22012019Headline:

Trasversale: affondo degli ambientalisti Rotelli replica agli attacchi

Il deputato FdI: ''A me interessa solo il completamento dell'opera''

TARQUINIA – (S.C.) Trasversale si, Trasversale no. E’ sicuramente questo uno dei refrain politici tra i più discussi da ormai lungo tempo nella Tuscia. Una storia che va avanti a fasi alterne da circa 40 anni, con tanti protagonisti ma pochi fatti significativamente rilevanti. Ora, ad aggiungersi alle tante voci entrate in gioco in queste lunghissime decadi d’attesa, c’è anche la polemica aperta del Comitato per il diritto alla mobilità di Tarquinia nei confronti Mauro Rotelli.

La sezione Etruria della onlus Italia Nostra, contraria all’attuale progetto sul completamento dell’opera, ha attaccato su più fronti il deputato viterbese che, da quando è entrato nella commissione trasporti della Camera, ha iniziato a mobilitarsi per portare a termine la SS 675 Orte Civitavecchia.

Siamo convinti che per completare questa “grande opera”, vecchia di 40 anni, non sia necessario distruggere un ecosistema, come quello della Valle del Mignone; esistono alternative ambientalmente ed economicamente più sostenibili, a partire dalla messa in sicurezza dell’attuale SS1Bis, dopo l’aggiramento di Monteromano. Tarquinia ha già dato troppo in termini di servitù per grandi opere, ora è necessario che ci si occupi delle soluzioni utili più al territorio che alla politica degli appalti ad ogni costo’’. Questo hanno detto in sintesi gli ambientalisti nel loro comunicato.

”La valle del Mignone”

Come era prevedibile, la risposta del parlamentare di Fratelli d’Italia non si è fatta attendere. ”Ci tengo a precisare una cosa: praticamente tutti gli ordini del giorno sono stati accettati con raccomandazione – afferma Rotelli in risposta ad una delle accuse mosse dal comitato di Tarquinia -. Attendiamo con grande serenità la decisione dei giudici dopo il ricorso al Tar del 19 dicembre, ma intanto mi auguro che adesso sia chiaro tutti che in questa situazione c’è chi è per il progresso, per lo sviluppo, per le infrastrutture e chi invece no”.

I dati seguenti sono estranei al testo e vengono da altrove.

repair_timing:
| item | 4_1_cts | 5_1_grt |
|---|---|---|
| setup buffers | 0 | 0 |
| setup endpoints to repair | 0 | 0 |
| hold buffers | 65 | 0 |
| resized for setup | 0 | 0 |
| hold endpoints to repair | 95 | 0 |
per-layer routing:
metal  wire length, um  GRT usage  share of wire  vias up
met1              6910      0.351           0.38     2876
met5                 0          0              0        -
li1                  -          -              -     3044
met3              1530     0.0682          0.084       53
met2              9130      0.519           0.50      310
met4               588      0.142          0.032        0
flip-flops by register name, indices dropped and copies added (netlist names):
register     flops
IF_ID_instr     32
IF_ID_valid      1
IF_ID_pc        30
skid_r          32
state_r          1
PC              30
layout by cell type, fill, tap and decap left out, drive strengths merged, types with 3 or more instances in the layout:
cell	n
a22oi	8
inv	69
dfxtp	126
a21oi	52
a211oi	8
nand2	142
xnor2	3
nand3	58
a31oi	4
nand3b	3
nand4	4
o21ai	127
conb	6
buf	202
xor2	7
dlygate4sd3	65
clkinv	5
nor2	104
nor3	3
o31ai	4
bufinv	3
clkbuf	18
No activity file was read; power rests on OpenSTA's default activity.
$ cat src/rtl/dff_input_debouncer.sv
// rtl/dff_input_debouncer.sv - two-flop synchroniser plus stability-count debouncer with edge strobes
//
// Ports:
//   clk        system clock, rising-edge active
//   rst        asynchronous active-low reset
//   d_raw      unsynchronised, possibly bouncing input level
//   d_clean    debounced level, drives the D flip-flop d pin
//   rise_pulse one-cycle strobe after d_clean commits 0->1
//   fall_pulse one-cycle strobe after d_clean commits 1->0
//   busy       high while a candidate transition is being qualified
module dff_input_debouncer #(
    parameter int   STABLE_CYCLES = 4,
    parameter logic RESET_LEVEL   = 1'b0
) (
    input  logic clk,
    input  logic rst,
    input  logic d_raw,
    output logic d_clean,
    output logic rise_pulse,
    output logic fall_pulse,
    output logic busy
);

    localparam int CNT_W = $clog2(STABLE_CYCLES + 1);
    localparam logic [CNT_W-1:0] CNT_LAST = CNT_W'(STABLE_CYCLES - 1);
    localparam logic [CNT_W-1:0] CNT_ONE  = CNT_W'(1);

    typedef enum logic {
        ST_STABLE = 1'b0,
        ST_WAIT   = 1'b1
    } state_t;

    state_t           state;
    logic             sync1;
    logic             sync2;
    logic [CNT_W-1:0] cnt;
    logic             differs;
    logic             commit;

    // Only the second synchroniser stage is ever looked at by the filter.
    // With a one-sample filter the STABLE state commits directly and WAIT
    // is never entered.
    always_comb begin
        differs = (sync2 != d_clean);
        commit  = 1'b0;
        if (differs) begin
            if (state == ST_STABLE) begin
                commit = (STABLE_CYCLES == 1);
            end else begin
                commit = (cnt == CNT_LAST);
            end
        end
    end

    always_ff @(posedge clk or negedge rst) begin
        if (!rst) begin
            sync1      <= RESET_LEVEL;
            sync2      <= RESET_LEVEL;
            d_clean    <= RESET_LEVEL;
            cnt        <= '0;
            state      <= ST_STABLE;
            rise_pulse <= 1'b0;
            fall_pulse <= 1'b0;
            busy       <= 1'b0;
        end else begin
            sync1      <= d_raw;
            sync2      <= sync1;
            rise_pulse <= 1'b0;
            fall_pulse <= 1'b0;
            if (commit) begin
                d_clean    <= sync2;
                rise_pulse <= sync2;
                fall_pulse <= ~sync2;
                cnt        <= '0;
                state      <= ST_STABLE;
                busy       <= 1'b0;
            end else begin
                case (state)
                    ST_STABLE: begin
                        if (differs) begin
                            cnt   <= CNT_ONE;
                            state <= ST_WAIT;
                            busy  <= 1'b1;
                        end else begin
                            cnt <= '0;
                        end
                    end
                    ST_WAIT: begin
                        if (!differs) begin
                            // Bounce back to the committed level: abandon the candidate.
                            cnt   <= '0;
                            state <= ST_STABLE;
                            busy  <= 1'b0;
                        end else begin
                            cnt <= cnt + CNT_ONE;
                        end
                    end
                    default: begin
                        cnt   <= '0;
                        state <= ST_STABLE;
                        busy  <= 1'b0;
                    end
                endcase
            end
        end
    end

endmodule

$ cat config.mk
export PLATFORM = sky130hd
export DESIGN_NAME = dff_input_debouncer
export DESIGN_NICKNAME = d
export VERILOG_FILES = /design/src/rtl/dff_input_debouncer.sv
export SDC_FILE = /design/constraint.sdc
export NUM_CORES = 1
export LEC_CHECK = 0
export ABC_AREA = 1
export BUFFER_PORTS_ARGS = -buffer_cell sky130_fd_sc_hd__buf_2
export CAP_MARGIN = 20
export CORE_AREA = 2 2 39 41
export CTS_BUF_LIST = sky130_fd_sc_hd__clkbuf_16
export DETAILED_ROUTE_END_ITERATION = 16
export DIE_AREA = 0 0 41 43
export MAX_ROUTING_LAYER = met4
export PLACE_DENSITY_LB_ADDON = 0.25
export SLEW_MARGIN = 20
export SYNTH_ARGS = -nofsm -noshare
export SYNTH_HDL_FRONTEND = slang
export SYNTH_SLANG_ARGS = --single-unit
export TNS_END_PERCENT = 1
$ cat constraint.sdc
create_clock -name clk -period 3.2 [get_ports clk]
set_input_delay 0 -clock clk [delete_from_list [all_inputs] [get_ports clk]]
set_output_delay 0 -clock clk [all_outputs]
set_load 0.03 [all_outputs]
# After elaboration in Yosys (flattened, before gate mapping)
# Cells that the tools add are included.
classes:
  n_mux: 14
  bitwise_logic: 2
  n_eq_ne: 4
  addsub: 1
  reduce_logical: 1
op_table:
  columns: ["op", "n"]
  rows:
  - ["1-bit two-way mux", 10]
  - ["3-bit two-way mux", 2]
  - ["3-bit one-hot mux with 2 select lines", 1]
  - ["3-bit by 1-bit adder with 3-bit output, second input constant", 1]
  - ["3-bit by 2-bit equality test with 1-bit output, second input constant", 1]
  - ["3-bit by 2-bit != test with 1-bit output, second input constant", 1]
  - ["3-bit != test, second input constant", 1]
  - ["1-bit inverter", 2]
  - ["1-bit one-hot mux with 2 select lines", 1]
  - ["2-bit AND reduction", 1]
  - ["1-bit != test", 1]
totals:
  output_inout_bits: 4
  word_cells: 30
  inputBits: 3
  ff_bits: 10

# Depth between registers and ports, before layout
# Gate-level depths: netlist of run 1.
logic_depth:
  word_depth: 5
  ltp_mapped: 5
  depth_no_buf: 5

# Least setup slack after synthesis of run 1
# OpenSTA, ideal clock, no wires.
synth_path:
  kind: "register -> register"
  start: "register cnt[0]"
  end: "register cnt[1]"
  setup_time_ns: 0.072
  synth_period_minus_slack_ns: 1.099
  stages_incl_launch_ff: 6
  path_buffers: 0
  arrival_ns: 1.027
  path_slack_ns: 2.101
  required_time_ns: 3.128
  path_cell_list: "dfrtp_1 > ha_1 > ha_1 > nand2_2 > nand4_1 > nor2_1"
synth_via:
  elab_chain_cells: 4
  word_cells_on_any_way: 7
  cone_classes: "add/sub (1); eq/ne (1); mux (5)"
synth_lines:
  columns: ["item", "line_no", "text"]
  rows:
  - ["start: declaration", "36", "logic [CNT_W-1:0] cnt;"]
  - ["start signal: assignment", "95", "cnt <= cnt + CNT_ONE;"]
  - ["3-bit by 1-bit adder with 3-bit output or 3-bit by 2-bit equality test with 1-bit output (tied branches)", "95, 50", null]
  - ["3-bit two-way mux or 1-bit two-way mux (tied branches)", "89, 47", null]
  - ["3-bit one-hot mux with 2 select lines or 1-bit two-way mux (tied branches)", "78, 46", null]
  - ["3-bit two-way mux *", "70", "if (commit) begin"]
# Every way passes the cells marked *; elsewhere a longest branch is shown, timed or not.
# A chain may end at the register's enable or synchronous reset.

# Worst setup path in the final report of run 1
# Same ends and word-level chain as after synthesis.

”Io non amo e non spingo per nessuno dei cinque tracciati indicati nel progetto iniziale – spiega ancora il deputato viterbese – Da parte mia non sono animato da nessuna preferenza, in quanto il mio unico e reale interesse è solo quello di riuscire a portare a termine un’opera che è cruciale per il rilancio del territorio stesso. Vorrei precisare poi che non ho partecipato a nessuna delle precedenti parti della progettazione e non per disinteresse, ma perché faccio parte della Commissione Trasporti della Camera da soli sei mesi”.

”Non credo che spingere per il completamento di un’opera attesa da tanti anni rappresenti un atto per raccogliere consensi – sostiene in conclusione Rotelli – ma penso piuttosto che sia una risposta al bisogno di mobilità di una grossa fetta di cittadini della Tuscia. Resto dell’idea che arrivati a questo punto si giochi praticamente a carte scoperte: da una parta ci siamo noi che ci sentiamo spinti da una mobilitazione enorme costituita non solo da gruppo politici, ma da privati cittadini, imprenditori, associazioni e sindacati; mentre dall’altra c’è questo gruppo ambientalista che fa opposizione. Ripeto: attendiamo con la massima serenità la pronuncia del Tar e poi valuteremo”.